▶ TO DO
State how many lines of the data contain the word "slack", and write nothing besides the number.
- - - - -
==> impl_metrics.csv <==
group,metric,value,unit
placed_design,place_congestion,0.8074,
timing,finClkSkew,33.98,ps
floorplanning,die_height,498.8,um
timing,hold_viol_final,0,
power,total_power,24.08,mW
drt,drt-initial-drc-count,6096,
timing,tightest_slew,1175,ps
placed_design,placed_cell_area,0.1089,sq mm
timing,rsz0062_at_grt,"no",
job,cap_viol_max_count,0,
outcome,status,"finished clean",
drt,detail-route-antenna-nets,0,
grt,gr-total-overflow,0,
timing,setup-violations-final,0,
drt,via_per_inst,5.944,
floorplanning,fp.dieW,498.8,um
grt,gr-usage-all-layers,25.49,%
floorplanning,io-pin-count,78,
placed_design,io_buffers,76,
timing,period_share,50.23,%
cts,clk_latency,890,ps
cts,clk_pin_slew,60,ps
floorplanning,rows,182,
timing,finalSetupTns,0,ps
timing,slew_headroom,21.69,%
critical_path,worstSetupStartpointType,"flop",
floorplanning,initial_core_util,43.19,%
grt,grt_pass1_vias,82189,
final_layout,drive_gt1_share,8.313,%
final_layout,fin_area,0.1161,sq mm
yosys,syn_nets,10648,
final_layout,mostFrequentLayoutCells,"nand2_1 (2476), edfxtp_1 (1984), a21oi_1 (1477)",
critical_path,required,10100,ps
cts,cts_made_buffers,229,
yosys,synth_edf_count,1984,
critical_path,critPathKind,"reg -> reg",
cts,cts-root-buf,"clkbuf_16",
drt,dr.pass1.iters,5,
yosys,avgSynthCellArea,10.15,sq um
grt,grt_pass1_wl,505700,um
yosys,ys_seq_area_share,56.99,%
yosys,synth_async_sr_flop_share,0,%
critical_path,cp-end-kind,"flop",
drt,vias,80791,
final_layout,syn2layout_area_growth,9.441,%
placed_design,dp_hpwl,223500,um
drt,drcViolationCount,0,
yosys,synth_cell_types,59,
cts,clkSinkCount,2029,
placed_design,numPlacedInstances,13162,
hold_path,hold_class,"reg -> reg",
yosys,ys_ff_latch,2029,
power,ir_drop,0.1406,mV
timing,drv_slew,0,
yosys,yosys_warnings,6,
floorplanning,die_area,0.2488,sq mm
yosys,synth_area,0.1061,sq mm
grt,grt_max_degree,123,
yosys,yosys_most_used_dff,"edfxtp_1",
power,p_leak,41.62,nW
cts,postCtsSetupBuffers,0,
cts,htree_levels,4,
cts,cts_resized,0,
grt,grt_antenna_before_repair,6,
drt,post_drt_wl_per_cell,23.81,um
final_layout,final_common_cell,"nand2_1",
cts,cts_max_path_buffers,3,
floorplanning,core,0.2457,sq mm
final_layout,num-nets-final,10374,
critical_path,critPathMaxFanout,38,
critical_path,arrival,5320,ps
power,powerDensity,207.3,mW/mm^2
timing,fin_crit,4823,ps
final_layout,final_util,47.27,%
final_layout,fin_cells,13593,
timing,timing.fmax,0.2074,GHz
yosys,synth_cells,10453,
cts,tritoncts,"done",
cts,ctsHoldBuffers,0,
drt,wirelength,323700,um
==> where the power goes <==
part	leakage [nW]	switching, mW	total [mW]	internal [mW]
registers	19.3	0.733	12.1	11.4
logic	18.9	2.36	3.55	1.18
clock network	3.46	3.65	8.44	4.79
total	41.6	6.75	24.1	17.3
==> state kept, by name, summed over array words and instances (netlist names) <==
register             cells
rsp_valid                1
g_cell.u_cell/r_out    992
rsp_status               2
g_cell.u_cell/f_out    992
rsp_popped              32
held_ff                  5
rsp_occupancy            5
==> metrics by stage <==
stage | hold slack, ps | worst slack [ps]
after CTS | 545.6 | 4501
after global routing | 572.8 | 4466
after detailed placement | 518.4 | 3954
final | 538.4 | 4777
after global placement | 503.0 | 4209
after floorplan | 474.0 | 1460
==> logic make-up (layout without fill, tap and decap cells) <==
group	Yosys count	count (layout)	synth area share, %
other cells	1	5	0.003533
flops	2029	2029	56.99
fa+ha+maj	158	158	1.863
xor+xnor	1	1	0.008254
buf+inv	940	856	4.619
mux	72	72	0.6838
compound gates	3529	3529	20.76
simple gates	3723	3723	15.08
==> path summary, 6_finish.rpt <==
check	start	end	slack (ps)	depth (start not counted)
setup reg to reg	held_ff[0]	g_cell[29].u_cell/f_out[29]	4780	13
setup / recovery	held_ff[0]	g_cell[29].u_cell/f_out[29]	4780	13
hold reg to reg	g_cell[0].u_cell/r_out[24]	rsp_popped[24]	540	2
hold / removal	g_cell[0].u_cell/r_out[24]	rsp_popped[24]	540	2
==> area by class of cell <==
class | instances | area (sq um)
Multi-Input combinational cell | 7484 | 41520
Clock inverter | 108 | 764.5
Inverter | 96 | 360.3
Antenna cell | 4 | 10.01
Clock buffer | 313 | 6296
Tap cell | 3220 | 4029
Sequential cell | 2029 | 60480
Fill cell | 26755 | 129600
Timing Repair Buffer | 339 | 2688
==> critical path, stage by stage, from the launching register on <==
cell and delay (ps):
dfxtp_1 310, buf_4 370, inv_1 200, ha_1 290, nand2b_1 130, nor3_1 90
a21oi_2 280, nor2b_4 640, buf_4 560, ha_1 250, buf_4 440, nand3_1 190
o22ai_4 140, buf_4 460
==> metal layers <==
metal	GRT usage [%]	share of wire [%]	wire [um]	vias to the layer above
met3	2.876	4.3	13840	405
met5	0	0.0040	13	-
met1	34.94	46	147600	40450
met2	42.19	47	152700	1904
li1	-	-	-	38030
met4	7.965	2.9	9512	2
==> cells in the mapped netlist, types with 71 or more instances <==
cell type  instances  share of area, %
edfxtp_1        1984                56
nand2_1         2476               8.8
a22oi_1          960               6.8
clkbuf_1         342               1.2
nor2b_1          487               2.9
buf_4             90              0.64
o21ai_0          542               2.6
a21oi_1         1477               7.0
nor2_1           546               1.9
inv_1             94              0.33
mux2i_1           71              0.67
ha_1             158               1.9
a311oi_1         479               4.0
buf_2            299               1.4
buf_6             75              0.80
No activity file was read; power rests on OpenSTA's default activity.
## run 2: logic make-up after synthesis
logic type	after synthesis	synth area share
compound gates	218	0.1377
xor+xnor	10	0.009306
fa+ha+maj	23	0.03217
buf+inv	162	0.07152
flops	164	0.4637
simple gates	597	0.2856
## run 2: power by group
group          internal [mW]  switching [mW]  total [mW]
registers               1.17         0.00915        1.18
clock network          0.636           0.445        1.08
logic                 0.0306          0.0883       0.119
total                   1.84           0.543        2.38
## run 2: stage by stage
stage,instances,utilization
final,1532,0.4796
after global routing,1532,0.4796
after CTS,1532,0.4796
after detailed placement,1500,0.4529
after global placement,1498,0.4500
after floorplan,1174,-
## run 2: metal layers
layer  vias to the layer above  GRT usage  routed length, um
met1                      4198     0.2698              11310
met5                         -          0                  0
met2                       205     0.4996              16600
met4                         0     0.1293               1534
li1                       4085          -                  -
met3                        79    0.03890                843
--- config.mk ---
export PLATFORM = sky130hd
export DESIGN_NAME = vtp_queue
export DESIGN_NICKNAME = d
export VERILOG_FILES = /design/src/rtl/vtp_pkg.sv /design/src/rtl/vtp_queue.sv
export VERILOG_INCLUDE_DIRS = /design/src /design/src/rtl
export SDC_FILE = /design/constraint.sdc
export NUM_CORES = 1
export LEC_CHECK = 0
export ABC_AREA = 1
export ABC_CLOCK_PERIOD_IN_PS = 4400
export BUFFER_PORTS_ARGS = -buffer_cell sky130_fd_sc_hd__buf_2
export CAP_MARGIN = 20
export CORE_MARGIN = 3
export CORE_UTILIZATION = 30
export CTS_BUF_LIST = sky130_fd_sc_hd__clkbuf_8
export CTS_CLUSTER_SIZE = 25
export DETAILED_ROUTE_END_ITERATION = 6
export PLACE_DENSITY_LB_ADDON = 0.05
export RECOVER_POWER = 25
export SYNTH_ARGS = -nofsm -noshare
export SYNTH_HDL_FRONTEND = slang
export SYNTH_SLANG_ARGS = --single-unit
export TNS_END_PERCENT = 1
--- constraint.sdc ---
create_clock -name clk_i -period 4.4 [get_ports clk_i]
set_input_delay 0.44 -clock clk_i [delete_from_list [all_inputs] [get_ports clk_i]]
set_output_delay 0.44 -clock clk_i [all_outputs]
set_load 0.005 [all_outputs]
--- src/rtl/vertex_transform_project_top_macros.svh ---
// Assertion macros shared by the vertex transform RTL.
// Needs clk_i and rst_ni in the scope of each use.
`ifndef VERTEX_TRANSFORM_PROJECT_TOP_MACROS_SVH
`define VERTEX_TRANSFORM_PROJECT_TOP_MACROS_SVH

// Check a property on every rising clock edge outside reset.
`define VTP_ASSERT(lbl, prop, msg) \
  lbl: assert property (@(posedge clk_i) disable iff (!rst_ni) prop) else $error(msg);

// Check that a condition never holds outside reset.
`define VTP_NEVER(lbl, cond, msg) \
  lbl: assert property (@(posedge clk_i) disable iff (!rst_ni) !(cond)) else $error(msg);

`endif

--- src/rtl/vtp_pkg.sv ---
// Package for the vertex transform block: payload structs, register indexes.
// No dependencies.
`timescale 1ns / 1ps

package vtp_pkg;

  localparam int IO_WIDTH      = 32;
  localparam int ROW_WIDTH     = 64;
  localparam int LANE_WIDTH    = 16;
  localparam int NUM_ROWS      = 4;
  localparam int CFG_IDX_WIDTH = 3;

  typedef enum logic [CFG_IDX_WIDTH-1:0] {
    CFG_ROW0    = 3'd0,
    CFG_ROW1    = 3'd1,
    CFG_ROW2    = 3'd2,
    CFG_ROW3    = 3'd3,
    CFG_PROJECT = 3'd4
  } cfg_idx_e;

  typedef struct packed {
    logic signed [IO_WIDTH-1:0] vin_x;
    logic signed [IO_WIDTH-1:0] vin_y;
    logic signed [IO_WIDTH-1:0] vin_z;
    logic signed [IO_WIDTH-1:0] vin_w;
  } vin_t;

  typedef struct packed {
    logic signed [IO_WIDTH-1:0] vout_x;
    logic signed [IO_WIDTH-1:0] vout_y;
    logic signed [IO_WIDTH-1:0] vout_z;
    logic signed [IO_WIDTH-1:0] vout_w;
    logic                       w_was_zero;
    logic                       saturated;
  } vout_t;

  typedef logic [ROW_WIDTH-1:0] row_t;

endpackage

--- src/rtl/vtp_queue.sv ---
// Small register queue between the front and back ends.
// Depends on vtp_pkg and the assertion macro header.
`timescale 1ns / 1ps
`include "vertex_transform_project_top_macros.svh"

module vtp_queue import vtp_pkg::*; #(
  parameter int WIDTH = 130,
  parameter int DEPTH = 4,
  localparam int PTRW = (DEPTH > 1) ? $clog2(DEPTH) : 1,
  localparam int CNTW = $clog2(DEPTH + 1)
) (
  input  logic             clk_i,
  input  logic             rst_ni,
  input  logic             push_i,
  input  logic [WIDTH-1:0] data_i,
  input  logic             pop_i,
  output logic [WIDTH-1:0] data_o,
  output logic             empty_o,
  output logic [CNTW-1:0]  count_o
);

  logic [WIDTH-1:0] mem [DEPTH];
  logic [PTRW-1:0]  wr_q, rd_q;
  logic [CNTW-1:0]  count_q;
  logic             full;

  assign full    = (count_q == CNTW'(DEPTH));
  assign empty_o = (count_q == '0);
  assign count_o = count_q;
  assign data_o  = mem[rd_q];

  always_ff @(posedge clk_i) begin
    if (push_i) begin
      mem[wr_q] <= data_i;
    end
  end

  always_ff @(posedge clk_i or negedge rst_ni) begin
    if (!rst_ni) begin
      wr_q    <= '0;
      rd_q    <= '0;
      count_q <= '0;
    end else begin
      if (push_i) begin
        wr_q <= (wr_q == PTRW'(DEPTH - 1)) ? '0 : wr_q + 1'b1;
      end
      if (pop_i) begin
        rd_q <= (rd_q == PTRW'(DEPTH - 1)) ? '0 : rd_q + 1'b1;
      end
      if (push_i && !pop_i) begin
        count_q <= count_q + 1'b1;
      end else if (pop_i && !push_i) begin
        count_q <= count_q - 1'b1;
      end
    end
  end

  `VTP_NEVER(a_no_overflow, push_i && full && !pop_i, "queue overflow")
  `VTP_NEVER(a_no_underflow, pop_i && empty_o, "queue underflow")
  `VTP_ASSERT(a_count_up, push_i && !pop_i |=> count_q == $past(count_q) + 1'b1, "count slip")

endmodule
- - - - -
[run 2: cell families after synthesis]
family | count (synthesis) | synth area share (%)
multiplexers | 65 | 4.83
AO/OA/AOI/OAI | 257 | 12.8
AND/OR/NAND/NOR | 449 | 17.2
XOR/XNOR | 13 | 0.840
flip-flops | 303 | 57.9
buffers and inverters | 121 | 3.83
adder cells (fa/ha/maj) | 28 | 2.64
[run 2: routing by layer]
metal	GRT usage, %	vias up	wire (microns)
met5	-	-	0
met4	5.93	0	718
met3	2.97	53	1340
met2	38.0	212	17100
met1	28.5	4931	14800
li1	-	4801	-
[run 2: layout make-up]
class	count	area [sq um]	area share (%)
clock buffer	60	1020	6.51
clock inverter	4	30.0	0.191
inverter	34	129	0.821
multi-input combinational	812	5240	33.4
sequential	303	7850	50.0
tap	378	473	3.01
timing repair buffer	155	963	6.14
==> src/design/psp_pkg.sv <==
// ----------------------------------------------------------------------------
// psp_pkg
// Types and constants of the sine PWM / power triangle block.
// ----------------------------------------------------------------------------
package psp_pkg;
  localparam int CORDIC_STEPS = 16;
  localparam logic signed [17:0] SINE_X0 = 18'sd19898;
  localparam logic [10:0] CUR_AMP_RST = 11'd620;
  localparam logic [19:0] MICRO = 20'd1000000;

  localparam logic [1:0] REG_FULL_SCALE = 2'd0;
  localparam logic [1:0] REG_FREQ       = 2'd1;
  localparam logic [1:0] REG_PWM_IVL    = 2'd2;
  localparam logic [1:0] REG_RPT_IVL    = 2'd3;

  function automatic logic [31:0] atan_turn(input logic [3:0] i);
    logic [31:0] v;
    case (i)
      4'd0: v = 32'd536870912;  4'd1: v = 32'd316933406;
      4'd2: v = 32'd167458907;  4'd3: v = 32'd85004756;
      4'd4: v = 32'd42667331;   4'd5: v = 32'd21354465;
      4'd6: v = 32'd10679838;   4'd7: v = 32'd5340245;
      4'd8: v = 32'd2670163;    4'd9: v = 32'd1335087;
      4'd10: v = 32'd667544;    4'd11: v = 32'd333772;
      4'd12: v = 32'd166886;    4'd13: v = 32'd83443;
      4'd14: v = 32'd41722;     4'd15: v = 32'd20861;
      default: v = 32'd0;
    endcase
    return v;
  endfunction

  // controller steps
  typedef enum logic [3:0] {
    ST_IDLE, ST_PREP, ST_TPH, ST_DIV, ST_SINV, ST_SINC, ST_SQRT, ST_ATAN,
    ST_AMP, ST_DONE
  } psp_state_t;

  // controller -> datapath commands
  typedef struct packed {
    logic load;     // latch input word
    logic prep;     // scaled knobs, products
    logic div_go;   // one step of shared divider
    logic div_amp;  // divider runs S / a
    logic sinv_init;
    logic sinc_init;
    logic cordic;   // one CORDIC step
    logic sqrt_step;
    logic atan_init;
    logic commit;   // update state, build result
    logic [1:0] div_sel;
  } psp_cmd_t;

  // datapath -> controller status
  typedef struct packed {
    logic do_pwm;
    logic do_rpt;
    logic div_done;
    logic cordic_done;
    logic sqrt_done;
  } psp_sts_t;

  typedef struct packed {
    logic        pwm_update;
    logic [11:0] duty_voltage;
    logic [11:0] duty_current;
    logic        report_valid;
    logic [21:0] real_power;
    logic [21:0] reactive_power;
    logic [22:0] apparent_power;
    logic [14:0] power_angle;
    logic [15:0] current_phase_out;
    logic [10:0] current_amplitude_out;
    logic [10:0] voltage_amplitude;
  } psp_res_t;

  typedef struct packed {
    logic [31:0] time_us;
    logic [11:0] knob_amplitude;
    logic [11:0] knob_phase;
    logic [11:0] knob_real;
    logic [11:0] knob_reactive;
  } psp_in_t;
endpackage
- - - - -
▶ FINAL ANSWER
2